A new model examining cybercrime factors in the perishable value of stolen data allows law enforcement and policy makers to plan against future hacks.
The computer-based model captures the network economics of cybercrime activity. This includes the critical time element and perishability of stolen cyber financial products with, as in the case of sell by dates on fresh produce, the value (and, hence, the black market price) decreasing over time. It also identifies different demand prices for different financial products, with certain credit cards being more valuable because of credit limit, expiry date and continent of origin.
The study, A Multiproduct Network Economic Model of Cybercrime in Financial Services, by Anna Nagurney, the John F. Smith Memorial Professor of Operations Management at the Isenberg School of Management at the University of Massachusetts Amherst, US, models cybercriminals as economic agents who evaluate targets by the difference between the demand prices that the products (such as credit and debit cards) command versus the associated costs of stealing and transacting them.
Financial service firms are modeled as prey and the hackers as predators. The underlying methodology used to capture such asymmetric interactions is variational inequality theory, which examines multiple interacting agents on the supply and demand sides.
The new model includes the sources of financial products (the supply points) and the destinations (the demand points) in a powerful visual representation as a network, accompanied by the associated costs of illicitly acquiring the financial products, the transaction costs associated with finding consumers of such illicit products, and the prices at which they can be sold.
Professor Nagurney, an Institute for Operations Research and the
Management Sciences (INFORMS) fellow, highlights how cybercrime exacts billions of dollars from businesses across the globe annually in theft and loss of revenue, as well as damage to reputation, opportunity cost and disclosure of proprietary information. The financial services sector, in particular, has been a major target of cybercriminals, with cybercrime now the second most commonly reported economic crime affecting such firms.
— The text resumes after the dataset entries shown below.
`src/logic/th_config.svh`:
```
`ifndef TH_CONFIG_SVH
`define TH_CONFIG_SVH

////////////////////
// register map, word addresses taken from wb_adr_i[21:1]
////////////////////

`define TH_REG_CTRL_0      21'd0
`define TH_REG_CTRL_1      21'd1
`define TH_REG_CTRL_2      21'd2
`define TH_REG_CTRL_3      21'd3
`define TH_REG_CTRL_4      21'd4

`define TH_REG_STAT_FLAGS  21'd16
`define TH_REG_STAT_ERRCNT 21'd17
`define TH_REG_STAT_FIRST  21'd18

////////////////////
// memory geometry
////////////////////

`define TH_MEM_AW 10 // 1024 words
`define TH_DW     16

`endif
```
`src/logic/th_pkg.sv`:
```
`default_nettype none
`include "th_config.svh"

package th_pkg;

  typedef enum logic [1:0] {
    PAT_CONST = 2'd0,
    PAT_INCR  = 2'd1,
    PAT_WALK1 = 2'd2,
    PAT_LFSR  = 2'd3
  } th_pattern_e;

  typedef enum logic [2:0] {
    IDLE  = 3'd0,
    WRITE = 3'd1,
    READ  = 3'd2,
    DRAIN = 3'd3, // last compare still in flight
    DONE  = 3'd4
  } th_state_e;

  // five 16 bit control registers, CTRL_0 in the low word
  typedef struct packed {
    logic [15:0] inject_idx;
    logic [15:0] seed;
    logic [15:0] count;
    logic [15:0] start_addr;
    logic [11:0] reserved;
    logic        inject_en;
    th_pattern_e pattern;
    logic        start;
  } th_ctrl_t;

  typedef struct packed {
    logic                  run_start;
    logic                  cmp_valid;
    logic                  mismatch;
    logic [`TH_MEM_AW-1:0] cmp_addr;
    logic                  run_done;
  } th_result_t;

endpackage

`default_nettype wire

```
`src/logic/th_engine.sv`:
```
`timescale 1ns/1ps
`default_nettype none
`include "th_config.svh"

module th_engine
  import th_pkg::*;
(
  input  wire                    wb_clk_i,
  input  wire                    wb_rst_i,
  input  wire  th_ctrl_t         ctrl_i,
  output logic                   gen_restart_o,
  output logic                   gen_advance_o,
  input  wire  [`TH_DW-1:0]      gen_data_i,
  output logic                   mem_en_o,
  output logic                   mem_we_o,
  output logic [`TH_MEM_AW-1:0]  mem_addr_o,
  output logic [`TH_DW-1:0]      mem_wdata_o,
  input  wire  [`TH_DW-1:0]      mem_rdata_i,
  output th_result_t             result_o
);

  th_state_e             state_q;
  logic                  start_q;
  logic                  start_accept;
  logic [`TH_MEM_AW-1:0] base_q;
  logic [`TH_MEM_AW-1:0] addr_q;
  logic [15:0]           count_q;
  logic [15:0]           idx_q;
  logic                  inject_en_q;
  logic [15:0]           inject_idx_q;
  logic                  last_word;
  logic                  flip_bit;
  logic                  run_start_q;
  logic                  run_done_q;
  logic                  cmp_pending_q;
  logic [`TH_DW-1:0]     exp_q;
  logic [`TH_MEM_AW-1:0] cmp_addr_q;

  assign start_accept = ctrl_i.start & ~start_q & ((state_q == IDLE) | (state_q == DONE));
  assign last_word    = (idx_q == count_q - 16'd1);
  assign flip_bit     = inject_en_q & (idx_q == inject_idx_q); // never hits when idx >= count

  ////////////////////
  // sequencing
  ////////////////////

  always_ff @(posedge wb_clk_i) begin
    if (wb_rst_i) begin
      state_q       <= IDLE;
      start_q       <= 1'b0;
      base_q        <= '0;
      addr_q        <= '0;
      count_q       <= '0;
      idx_q         <= '0;
      inject_en_q   <= 1'b0;
      inject_idx_q  <= '0;
      run_start_q   <= 1'b0;
      run_done_q    <= 1'b0;
      cmp_pending_q <= 1'b0;
    end else begin
      start_q       <= ctrl_i.start;
      run_start_q   <= start_accept;
      run_done_q    <= (state_q == DRAIN);
      cmp_pending_q <= (state_q == READ);
      case (state_q)
        IDLE, DONE: begin
          if (start_accept) begin
            base_q       <= ctrl_i.start_addr[`TH_MEM_AW-1:0];
            addr_q       <= ctrl_i.start_addr[`TH_MEM_AW-1:0];
            count_q      <= ctrl_i.count;
            inject_en_q  <= ctrl_i.inject_en;
            inject_idx_q <= ctrl_i.inject_idx;
            idx_q        <= '0;
            state_q      <= (ctrl_i.count == 16'd0) ? DRAIN : WRITE;
          end
        end
        WRITE: begin
          addr_q <= addr_q + 1'b1; // wraps at the memory depth
          idx_q  <= idx_q + 16'd1;
          if (last_word) begin
            addr_q  <= base_q;
            idx_q   <= '0;
            state_q <= READ;
          end
        end
        READ: begin
          addr_q <= addr_q + 1'b1;
          idx_q  <= idx_q + 16'd1;
          if (last_word) begin
            state_q <= DRAIN;
          end
        end
        DRAIN:   state_q <= DONE;
        default: state_q <= IDLE;
      endcase
    end
  end

  // expected word lines up with the one cycle memory read
  always_ff @(posedge wb_clk_i) begin
    if (state_q == READ) begin
      exp_q      <= gen_data_i;
      cmp_addr_q <= addr_q;
    end
  end

  assign gen_restart_o = start_accept | ((state_q == WRITE) & last_word);
  assign gen_advance_o = (state_q == WRITE) | (state_q == READ);
  assign mem_en_o      = (state_q == WRITE) | (state_q == READ);
  assign mem_we_o      = (state_q == WRITE);
  assign mem_addr_o    = addr_q;
  assign mem_wdata_o   = gen_data_i ^ {{(`TH_DW-1){1'b0}}, flip_bit};

  always_comb begin
    result_o.run_start = run_start_q;
    result_o.cmp_valid = cmp_pending_q;
    result_o.mismatch  = cmp_pending_q & (mem_rdata_i != exp_q);
    result_o.cmp_addr  = cmp_addr_q;
    result_o.run_done  = run_done_q;
  end

  // a write never overlaps a compare of the read pass
  a_we_in_write: assert property (@(posedge wb_clk_i) disable iff (wb_rst_i)
    mem_we_o |-> (state_q == WRITE) && !result_o.cmp_valid);

endmodule

`default_nettype wire

```
`config.mk`:
```
export PLATFORM = sky130hd
export DESIGN_NAME = th_engine
export DESIGN_NICKNAME = d
export VERILOG_FILES = /design/src/logic/th_pkg.sv /design/src/logic/th_engine.sv
export VERILOG_INCLUDE_DIRS = /design/src /design/src/logic
export SDC_FILE = /design/constraint.sdc
export NUM_CORES = 1
export LEC_CHECK = 0
export ABC_AREA = 1
export ABC_CLOCK_PERIOD_IN_PS = 2000
export BUFFER_PORTS_ARGS = -buffer_cell sky130_fd_sc_hd__buf_2
export CAP_MARGIN = 20
export CORE_MARGIN = 1
export CORE_UTILIZATION = 47
export DETAILED_ROUTE_END_ITERATION = 12
export PLACE_DENSITY = 0.76
export SLEW_MARGIN = 30
export SYNTH_ARGS = -nofsm -noshare
export SYNTH_HDL_FRONTEND = slang
export SYNTH_SLANG_ARGS = --single-unit
```
`constraint.sdc`:
```
create_clock -name wb_clk_i -period 2 [get_ports wb_clk_i]
set_input_delay 0.3 -clock wb_clk_i [delete_from_list [all_inputs] [get_ports wb_clk_i]]
set_output_delay 0.3 -clock wb_clk_i [all_outputs]
set_load 0.02 [all_outputs]
```
Word level (Yosys, flattened, before mapping)

Index checks and enable logic that the tools add are counted.

Flip-flop bits (word level): 102
Word-level logic and storage cells: 54
Output and inout bits: 44

Bitwise operators: 10
Eq/ne operators: 10
Reduce and logical (&&, ||, !) cells: 7
Add/sub/neg operators: 3
Multiplexer cells: 11

Operators with widths:

| cell                  | count |
|---|---|
| $pmux 16 s3           | 1 |
| $eq 16x16->1          | 2 |
| $mux 16               | 2 |
| $pmux 10 s3           | 1 |
| $mux 10               | 2 |
| $add 16x1->16 const B | 1 |
| $logic_not 16->1      | 1 |
| $ne 16x16->1          | 1 |
| $sub 16x1->16 const B | 1 |
| $xor 16x1->16         | 1 |
| $pmux 3 s4            | 1 |
| $add 10x1->10 const B | 1 |
| $mux 3                | 3 |
| $eq 3x2->1 const B    | 2 |
| $and 1x1->1           | 5 |
| $ne 2x2->1 const B    | 2 |
| $reduce_and 2->1      | 2 |
| $eq 3x1->1 const B    | 1 |
| $eq 3x3->1 const B    | 1 |
| $logic_not 3->1       | 1 |
| $or 1x1->1            | 3 |
| $reduce_and 3->1      | 1 |
| $reduce_bool 3->1     | 1 |
| $mux 2                | 1 |
| 3 further kinds       | 3 |

Logic depth before layout (Yosys ltp)

Gate-level depths: netlist (run 1).

Depth in word-level cells: 5
Gate-level depth with buffers: 18
Depth with buffers taken out: 17

Worst setup path after synthesis (run 1)

OpenSTA, ideal clock, no wires.

Path type: register -> output
From: reg count_q[0]
To: out gen_restart_o
Setup slack: -82 ps
Cell stages (with the launch flop): 15
Buffers on the path: 0
Arrival time: 1782 ps
Cells stage by stage: dfxtp_1 inv_2 ha_1 nand3_4 nor2_4 nand3b_1 nand2_1 nand3_1 nor2_1 nand3_2 nand2_2 nand2_2 inv_2 nand2_2 inv_1

Cells in the longest elaborated chain, start to end: 4

RTL lines:

| what                     | line             | text |
|---|---|---|
| start: declaration       | th_engine.sv:27  | `logic [15:0] count_q;` |
| start signal: assignment | th_engine.sv:70  | `count_q <= ctrl_i.count;` |
| $sub 16x1->16            | th_engine.sv:40  | `assign last_word = (idx_q == count_q - 16'd1);` |
| $eq 16x16->1             | th_engine.sv:40  |  |
| $and 1x1->1              | th_engine.sv:107 | `assign gen_restart_o = start_accept \| ((state_q == WRITE) & last_word);` |
| $or 1x1->1               | th_engine.sv:107 |  |
| end: declaration         | th_engine.sv:11  | `output logic gen_restart_o,` |

Every way passes these cells.

Worst setup path after layout (run 1)

From: reg count_q[1]
To: out gen_restart_o

The elaborated chain is that of the path after synthesis.

==> results of run 1 <==
[state kept, by name, indices dropped and copies added (netlist names)]
register and flops:
run_done_q 1, start_q 1, base_q 10, inject_en_q 1
exp_q 16, idx_q 16, run_start_q 1, inject_idx_q 16
mem_addr_o 10, cmp_pending_q 1, state_q 3, cmp_addr_q 10
count_q 16
[power by group through the flow]
stage | registers, mW | clock network [mW] | logic (mW)
after CTS | 2.94 | 1.63 | 3.86
final | 2.95 | 1.61 | 4.06
after floorplan | 3.08 | 0 | 2.37
after global placement | 2.97 | 0 | 3.36
after global routing | 3.01 | 1.73 | 4.48
after detailed placement | 2.98 | 0 | 3.42
[worst max-delay path: stages (launching register included)]
cell	delay (ns)
sky130_fd_sc_hd__dfxtp_2	0.33
sky130_fd_sc_hd__inv_2	0.08
sky130_fd_sc_hd__ha_4	0.15
sky130_fd_sc_hd__nand3_4	0.12
sky130_fd_sc_hd__nor2_4	0.16
sky130_fd_sc_hd__nand3b_1	0.11
sky130_fd_sc_hd__nand2_1	0.10
sky130_fd_sc_hd__nand3_1	0.10
sky130_fd_sc_hd__nor2_2	0.11
sky130_fd_sc_hd__nand3_2	0.10
sky130_fd_sc_hd__nand2_2	0.09
sky130_fd_sc_hd__nand2_2	0.06
sky130_fd_sc_hd__inv_2	0.06
sky130_fd_sc_hd__nand2_4	0.06
sky130_fd_sc_hd__inv_4	0.06
sky130_fd_sc_hd__buf_6	0.10
[how the worst max path moves through the flow]
stage / start / endpoint / slack (ns)
floorplan: count_q[0]$_SDFFE_PP0P_ / gen_restart_o / 0.008
global placement: count_q[1]$_SDFFE_PP0P_ / gen_restart_o / -0.11
detailed placement: count_q[1]$_SDFFE_PP0P_ / idx_q[7]$_SDFFE_PP0P_ / -0.15
CTS: count_q[1]$_SDFFE_PP0P_ / gen_restart_o / -0.39
global route: count_q[1]$_SDFFE_PP0P_ / gen_restart_o / -0.57
finish: count_q[1]$_SDFFE_PP0P_ / gen_restart_o / -0.44
[placed cells by master (no fill, tap or decap), types with 6 or more instances in the layout]
master | synthesis | layout
sky130_fd_sc_hd__a21oi_1 | 29 | 27
sky130_fd_sc_hd__o21ai_0 | 65 | 63
sky130_fd_sc_hd__nand2_2 | 5 | 12
sky130_fd_sc_hd__a21oi_2 | 4 | 6
sky130_fd_sc_hd__buf_4 | 19 | 46
sky130_fd_sc_hd__nor3_1 | 10 | 7
sky130_fd_sc_hd__inv_2 | 8 | 10
sky130_fd_sc_hd__nor2_2 | 12 | 15
sky130_fd_sc_hd__nor2_4 | 4 | 8
sky130_fd_sc_hd__nand3_1 | 24 | 19
sky130_fd_sc_hd__xor2_1 | 19 | 19
sky130_fd_sc_hd__buf_2 | 3 | 119
sky130_fd_sc_hd__nor2_1 | 96 | 90
sky130_fd_sc_hd__nand4_1 | 20 | 20
sky130_fd_sc_hd__dfxtp_1 | 76 | 67
sky130_fd_sc_hd__nor3_2 | 4 | 7
sky130_fd_sc_hd__edfxtp_1 | 26 | 26
sky130_fd_sc_hd__o21ai_1 | 6 | 6
sky130_fd_sc_hd__inv_1 | 91 | 86
sky130_fd_sc_hd__nand2_1 | 146 | 138
sky130_fd_sc_hd__dfxtp_2 | 0 | 7
sky130_fd_sc_hd__xnor2_1 | 14 | 13
sky130_fd_sc_hd__clkbuf_16 | 0 | 9
[layer usage]
metal / vias up / track usage, % / share of wire, %
li1: 2667 / - / -
met1: 2383 / 27.26 / 47
met2: 106 / 36.89 / 48
met3: 15 / 2.909 / 3.6
met4: 0 / 7.289 / 1.9
met5: - / 0 / 0
[layout make-up]
| type | count | area, um^2 | area share, % |
|---|---|---|---|
| Sequential cell | 102 | 2318 | 33.25 |
| Clock inverter | 5 | 33.78 | 0.4845 |
| Timing Repair Buffer | 172 | 1032 | 14.80 |
| Inverter | 100 | 382.9 | 5.491 |
| Tap cell | 143 | 178.9 | 2.566 |
| Clock buffer | 11 | 232.7 | 3.338 |
| Multi-Input combinational cell | 502 | 2794 | 40.07 |
[cell families (layout without fill, tap and decap cells)]
| group | Yosys count | in the layout | share of synthesized area [%] |
|---|---|---|---|
| flip-flops | 102 | 102 | 41.69 |
| buffers and inverters | 143 | 288 | 11.51 |
| adder cells (fa/ha/maj) | 3 | 3 | 0.6797 |
| AND/OR/NAND/NOR | 347 | 349 | 29.36 |
| AO/OA/AOI/OAI | 117 | 117 | 11.53 |
| XOR/XNOR | 33 | 33 | 5.233 |
[metrics by stage]
step	worst slack (ns)	hold WS (ns)	util (%)
floorplan	0.007915	0.3989	-
global placement	-0.1121	0.4517	55.52
detailed placement	-0.1499	0.4607	55.52
CTS	-0.3926	0.1324	60.04
global route	-0.5701	0.1240	61.07
finish	-0.4368	0.1394	61.07
[timing repair]
action,in CTS,in global routing
resized for setup,35,39
buffers inserted,16,8
gates cloned,2,0
setup endpoints to repair,29,32
pin swaps,20,10
==> results.txt, run 1 <==
- Result of the run: finished with violations
* Violated checks: negative setup slack
* Dominant cell by count in the synthesized netlist: sky130_fd_sc_hd__nand2_1
- Synth Instances: 745
- The first global-routing pass estimated 21.38 mm of wire.
- Post-synth top flop: sky130_fd_sc_hd__dfxtp_1
* Count of unique library cells instantiated by Yosys: 45
- Per report_power, the combinational group accounts for a little under half of the total.
* Switching power share of the total: between 40% and 50%
- Summed over all layers, the routed wires come to 13.17 mm.
* Share of the cycle needed by the critical path after routing: 121.8%
- Transition time at the pin with the least slew margin: 0.5110 ns
- Tmin final: 2.437 ns
- Number of flip-flops and latches in the synthesized netlist: 102
* Placer congestion estimate: 0.8629
- Via Count: roughly 5200
- In this run the tightest slew margin relative to its limit is 65.72%.
* Reg2reg path depth: 19
- Top cells by area, synth: sky130_fd_sc_hd__dfxtp_1 (28%), sky130_fd_sc_hd__edfxtp_1 (14%), sky130_fd_sc_hd__nand2_1 (9.9%), sky130_fd_sc_hd__nor2_1 (6.5%), sky130_fd_sc_hd__inv_1 (6.2%)
- Average cell area after synthesis: approximately 7.4 um^2
- The count of cells in the finished layout, fillers not included, comes to 1035.
- Worst reg-to-reg setup slack: -0.29 ns
* Count of buffers inserted at the top-level ports: 121
- The worst setup path is launched from a register.
- Placed wire-length estimate after detailed placement: about 9.5 mm
- Maximum number of pins on one net before global-route repair: 49
* Max-slew violation count: 0
- At the worst endpoint, the arrival time is 2.14 ns.
* Worst Setup Path Type: register to primary output
* Global route total overflow: 0
- Setup repair after global routing missed its margin: yes
- Largest fanout on the critical path: 6
- Sequential power share: 34.2%
- The number of nets in the synthesized netlist is 862.
- The floorplan step defined a die boundary enclosing ~12000 um^2.
- Net total in the final layout: 1004
* Area share of the largest cell type after synthesis: ~28%
- In this run the vertical extent of the chip is 110.4 um.
* Cell type with the largest total area after synthesis: sky130_fd_sc_hd__dfxtp_1
- For hold timing, the worst endpoint is exp_q[10]$_DFFE_PP_.
- Post-synthesis instance area: 5523 um^2
* Sum of internal, switching and leakage power: 8.615 mW
- STA classifies the critical path endpoint as a primary output.
* Ports: between 150 and 200
- Along the worst hold path, the cell count comes to 1.
- Buffers inserted to repair hold after CTS numbered 0.
- Slack of the critical path: -0.4368 ns
- Clock transition time at the flip-flop clock pins of the worst setup and hold paths: ~0.070 ns
- Across the routed clock network, the largest skew measured is 0.008217 ns.
- Ant diodes: 0
* Routed vias/inst: around 5
- In this run the power density over the cells is 1236 nW/um^2.
- Maximum root-to-sink buffer count: 2
- Total negative slack for setup checks: -5.014 ns
* TritonCTS Sinks: 102
- In this run the cell area measured after placement is 6340 um^2.
* All-Layer GR Usage: 21.34%
* TritonCTS clock tree: built
- Number of antenna violations at the first check in global routing: 0
- After filler insertion, the fill cell instance count of the layout stands at 1021.
- Clock network fraction of total power: between 10% and 20%
- Number of global-route vias before repair: between 4000 and 5000
- Hold Fails Final Rpt: 0
- Core Rows: 39
- In this run the critical register-to-register path is captured at mem_addr_o[6]$_SDFFE_PP0P_.
- The share of the Yosys chip area taken by registers is 41.69%.
* DRC Markers: 0
- Setup violations remaining at the end of the flow were counted as 26.
- The floorplan step set the die width to 110.4 um.
- Number of H-tree branching levels: 3
* Fmax: 410.4 MHz
* Clock Root Buffer: sky130_fd_sc_hd__clkbuf_16
- Cell internal power was estimated by the tool at ~5.1 mW.
- Area overhead of the layout relative to synthesis: 26.26%
* Initial core utilization: 48.37%
* Routed wire length per instance: 12.72 um
- The analysis attributes to net switching a power of 3.538 mW.
* Core footprint: around 11000 um^2
- Fraction of layout instances using a drive strength above 1: 31.84%
- Most frequent cells after synthesis: sky130_fd_sc_hd__nand2_1 (146), sky130_fd_sc_hd__nor2_1 (96), sky130_fd_sc_hd__inv_1 (91)
- In this run the remaining antenna-violating nets after routing total 0.
- Yosys mapped a number of flops with a built-in enable equal to 26.
* IR Drop Worst-Case VDD: ~0.63 mV
- Tightest Hold Check Type: input pin to register
- For this run, the number of Yosys warnings is 0.
* Static power due to leakage: 3.234 nW
- Max-cap violations in this run came to 0.
- The finished cells cover 6973 um^2.
- In this run, the number of DRC markers left after iteration 0 of detailed routing was 301.
* CTS Buf Count: 9
- The later pin in the worst-skew pair is clocked with a latency of 0.35 ns.
- Proportion of synthesized flip-flops having asynchronous set or reset: 0%
- STA puts the critical path data required time at roughly 1.7 ns.
- For this run, the detailed router's first-pass iteration total came to 6.
* Startpoint of the most critical hold path: gen_data_i[10]
* Crit Reg-Reg Startpoint: count_q[6]$_SDFFE_PP0P_
- Including well taps, the total number of placed cells is about 1000.
No activity file was read; power rests on OpenSTA's default activity.
==> inputs of run 2 (changes only) <==
HOLD_SLACK_MARGIN = 0.15   (was default)
REMOVE_ABC_BUFFERS = 1   (was default)
==> run 2 against run 1 <==
Effect of this change:
- the run still ends with negative setup slack left
- register-to-register slack worse by 0.19 ns
- flip-flop and latch count stayed put
- utilization is 1.8 points higher
- clock skew is 0.0017 ns lower
- final area is 2.9% higher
Through new internet pathways, cybercriminals can attack remotely and remain undetected for months.
Last month, 57 arrests were made in a UK-wide week of coordinated action against cybercrime by the National Crime Agency (NCA) and partners in law enforcement, industry and government.
The arrests, made in 25 separate operations, related to a range of cyber criminality including:
Network intrusion and data theft from multinational companies and government agencies;
Distributed denial-of-service (DDoS) attacks;
Cyber-enabled fraud; and
Malicious software and virus development.
Professor Nagurneys network economic framework permits quantifiable evaluation of various policy interventions investigated in the study:
1.Determining the impact of strategies that make it harder to attack financial products source locations (computer servers);
2.Evaluating ways that make it harder for cybercriminals to make transactions through the common technique of increasing transaction costs; and
3.Exploring changes in the demand price to evaluate greater or lesser interest in criminal products at demand markets.
In addition, the study shows improved graphical network representation that makes it possible to quantify the addition or removal of demand markets and sources of financial products.
The study was published in Service Science, a journal published by INFORMS, the professional association for those in advanced analytics.